6. The storage server of claim 1, wherein the disk failure prediction module determines the disk failure likelihoods by performing a statistical analysis of the information collected about the plurality of disks.

7. The storage server of claim 6, wherein the statistical analysis comprises a Bayesian analysis.

8. The storage server of claim 3, wherein the data migration module migrates the data from the errant disk to a healthy disk by triggering a redundant array of independent disks (RAID) mirroring event.

9. A storage system comprising:

a plurality of channel adapters to connect to a storage attached network (SAN) fabric;

a storage array controller coupled to the plurality of channel adapters by a switched backplane;

a disk controller coupled to the storage array controller to couple the storage array controller to an array of disks associated with the storage array controller;

wherein the storage array controller collects information about disks in the array of disks associated with the storage server and identifies an errant disk having a high likelihood of future failure based on the collected information.

10. The storage system of claim 9, wherein the storage array controller migrates data from the errant disk to a healthy disk by triggering a redundant array of independent disks (RAID) sparing event using the disk controller.

11. The storage system of claim 9, wherein storage array controller aggregates Self Monitoring and Reporting Technology (SMART) alerts from the array of disks and uses the SMART alerts to identify the errant disk.

12. A method performed by a storage system, the method comprising:

collecting information about a plurality of disks; and

predicting that a first disk will fail based on the information collected about the plurality of disks.

13. The method of claim 12, further comprising migrating data from the first disk to a second disk in response to predicting that the first disk will fail.

14. The method of claim 12, wherein collecting information comprises collecting Self Monitoring and Reporting Technology (SMART) alerts from the plurality of disks.

15. The method of claim 12, wherein collecting information comprises collecting information about operating temperatures associated with the plurality of disks.

16. The method of claim 13, wherein the first disk and the second disk belong to the plurality of disks.

17. The method of claim 12, wherein predicting that the first disk will fail comprises performing a statistical analysis of the information collected about the plurality of disks.

18. The method of claim 17, wherein the statistical analysis comprises a Bayesian analysis.

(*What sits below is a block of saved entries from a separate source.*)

Background: an optimization exercise with open tools, aiming at small area, a short achievable clock period and few clock cycles. Do not read the settings as production practice.
The RTL was checked by simulation tests, not by an equivalence proof against the original design.
Power is estimated from default activity; no workload was simulated.

==> flow/design.v (excerpt) <==
module rle_encoder (
    input  wire       clk,
    input  wire       rst,           
    input  wire       in_valid,
    output wire       in_ready,
    input  wire [7:0] in_data,
    input  wire       in_last,
    output wire       out_valid,
    input  wire       out_ready,
    output reg  [7:0] out_data,
    output reg        out_last
);
Size: roughly 2500 flip-flops, roughly 24 I/O pins, ~65000 µm² of cells after synthesis.
clock: 10.0 ns
lec_check: 0
cap_margin: 60
core_margin: 2
core_utilization: 40
cts_buf_list: sky130_fd_sc_hd__clkbuf_8
cts_cluster_diameter: 50
cts_cluster_size: 16
slew_margin: 60
standard.sh (not shown) runs the stock make flow with config.mk's settings and CLKGATE_MAP_FILE= SYNTH_SCRIPT=/design/flow/synth_recipe.tcl, a recipe that flattens the netlist after the stock synthesis.
==> flow/flow/run.sh <==
#!/bin/bash
# The standard layout (standard.sh), with the port buffers that ORFS inserts
# before global placement made of sky130_fd_sc_hd__buf_4 cells instead of the
# cell buffer_ports picks by itself. Everything else is the standard flow's own flow.
set -euo pipefail
export BUFFER_PORTS_ARGS="-buffer_cell sky130_fd_sc_hd__buf_4"
export SETUP_SLACK_MARGIN=6.7
bash standard.sh > standard.log 2>&1
Testbench counts at the start, summed over its fixed seeds: cycles 40,244.
Change:
--- a/flow/flow/run.sh
+++ b/flow/flow/run.sh
@@ -7 +6,0 @@
-export SETUP_SLACK_MARGIN=6.7
- CTS_BUF_LIST: sky130_fd_sc_hd__clkbuf_8 -> sky130_fd_sc_hd__clkbuf_8 sky130_fd_sc_hd__clkbuf_16
Global-route usage rises by 0.32 points.
Wire length is higher slightly.
Final cell count stays flat.
Clock-buffer cell count increases by 7.
Worst hold slack loses 0.029 ns.
Setup slack gets better by 0.11 ns.
Core utilization rises by 1.4 points.
First-iteration DRC count rose by a few percent.
Flip-flop and latch count is unchanged.
Die area is unchanged.
Change:
- CAP_MARGIN: 60 -> 80
- CTS_BUF_LIST: sky130_fd_sc_hd__clkbuf_8 sky130_fd_sc_hd__clkbuf_16 -> sky130_fd_sc_hd__clkbuf_8
- SLEW_MARGIN: 60 -> 80
The new run went through all stages and came out clean; critical path depth goes up by 2; total power went down by 8.3%; via count came out higher by 2.8%; global-route usage hardly moves; design area hardly moves.

* * *

v46:
rle_encoder, a different RTL version from the one above (not shown whole).
Size: about 2500 flip-flops, roughly 65000 um^2 of cells after synthesis.
clock: 10.0 ns
lec_check: 0
cap_margin: 60
core_margin: 2
core_utilization: 40
cts_buf_list: sky130_fd_sc_hd__clkbuf_8
cts_cluster_diameter: 50
cts_cluster_size: 16
slew_margin: 60
run.sh (not shown) runs the stock make flow with config.mk's settings and CLKGATE_MAP_FILE= SYNTH_SCRIPT=/design/flow/synth_recipe.tcl, a recipe that flattens the netlist after the stock synthesis.
Stock flow here: none of the scripts above is used.
Testbench counts of v46, summed over its fixed seeds: cycles 40,244.
Here is what was changed in the inputs of v55 compared with v46.
- CORE_UTILIZATION now 55, was 40
==> flow/flow/run.sh (new file) <==
#!/bin/bash
# The standard layout (standard.sh), with the port buffers that ORFS inserts
# before global placement made of sky130_fd_sc_hd__buf_4 cells instead of the
# cell buffer_ports picks by itself. Everything else is the standard flow's own flow.
set -euo pipefail
export BUFFER_PORTS_ARGS="-buffer_cell sky130_fd_sc_hd__buf_4"
bash standard.sh > standard.log 2>&1
==> flow/standard.sh (new file) <==
#!/bin/bash
# synth_recipe.tcl (not shown) runs the flow's synth.tcl, then flattens the netlist and writes it again
# the make line also repeats each setting of config.mk as NAME=value (left out here)
make -C /OpenROAD-flow-scripts/flow DESIGN_CONFIG=/design/flow/config.mk WORK_HOME=/design/flow/orfs CLKGATE_MAP_FILE= SYNTH_SCRIPT=/design/flow/synth_recipe.tcl "${@:-finish}"
removed: flow/run.sh
==> comparison <==
- Comparing v46 and v55, routed via count is lower on v46.
- Cell area | v55 vs v46 | v55 smaller
- Post-synthesis sequential element count: v46 vs v55 identical
- Re period utilization: v46 was higher than v55.
#### Input delta (v37 over v55)
- CORE_UTILIZATION changed from 55 to 40
--- outcome ---
- No stage failed in v37, and the final checks on the layout all came back clean.
- Looking at relative area change from synthesis to final layout, v37 sits 1.3 points higher than v55 does.
- Per the comparison of v37 with v55, instance area after placement moved up, overall power after layout comparable.
- Combinational fraction of design power: v37 vs v55 down 0.3 points
- Against v55, v37 reports a clock network fraction of design power that is higher.
- Core utilization of the finished layout: v37 < v55
- In v37 relative to v55, non-clock buffer total of the final layout had gone down by a little under 10%.
- Hold slack was higher in the run labelled v37.
- v37 -> v55: fraction of power spent switching nets flat
- The lower total wire length after detailed routing of v37 and v55 is in v55.
- The met3 global-route usage reported for v37 is smaller than that of v55 by 1.2 points.

what the ideal ports hide:
No port has a modelled driver above. Below, the same layouts with a new extraction and two added sets of constraints.
Step 1 assumes that a clkbuf_16 drives the clock port and a buf_2 every other input.
Step 2 also shifts input and output timing later by t, the mid clock arrival at the registers, as if the neighbouring blocks saw the same clock.
Three values: ideal ports, drivers, drivers and shift; two values: the first two.
run	shift t [ns]	setup WS [ns]	worst setup path at the end	slew at the worst register clock pin (ns)	worst slew at a driven data input, ns
the first run of note 1	1.007	6.535 / 6.462 / 6.684	register to register	0.11 / 0.11	0.08
the second run of note 1	0.875	6.642 / 6.600 / 6.642	register to register	0.07 / 0.07	0.08
the third run of note 1	1.010	6.512 / 6.473 / 6.512	register to register	0.12 / 0.12	0.07
v46	0.996	6.136 / 6.071 / 6.577	input to register	0.11 / 0.11	0.03
v55	1.010	6.529 / 6.458 / 6.546	register to register	0.11 / 0.11	0.04
v37	0.994	6.553 / 6.485 / 6.581	register to register	0.10 / 0.10	0.06
After both steps every run listed still meets setup and hold.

19. The method of claim 13, wherein migrating data from the first disk to the second disk comprises triggering a redundant array of independent disks (RAID) mirroring event to copy data from the first disk to the second disk.

20. A machine-readable medium having stored thereon data representing instruction that, when executed by a processor, cause the processor to perform operations comprising:

collecting information about a plurality of disks; and

predicting that a first disk has a high likelihood of failure based on the information collected about the plurality of disks.

21. The machine-readable medium of claim 20, wherein the instructions further cause the processor to migrate data from the first disk to a second disk, the second disk having a lower likelihood of failure than the first disk.

22. The machine-readable medium of claim 20, wherein collecting information comprises collecting Self Monitoring and Reporting Technology (SMART) alerts from the plurality of disks.

23. The machine-readable medium of claim 20, wherein collecting information comprises collecting information about operating temperatures associated with the plurality of disks.

24. The machine-readable medium of claim 21, wherein the first disk and the second disk belong to the plurality of disks.

25. The machine-readable medium of claim 20, wherein predicting that the first has a high likelihood of failure comprises performing a statistical analysis of the information collected about the plurality of disks.

26. The machine-readable medium of claim 21, wherein migrating data from the first disk to the second disk comprises triggering a redundant array of independent disks (RAID) mirroring event to copy data from the first disk to the second disk.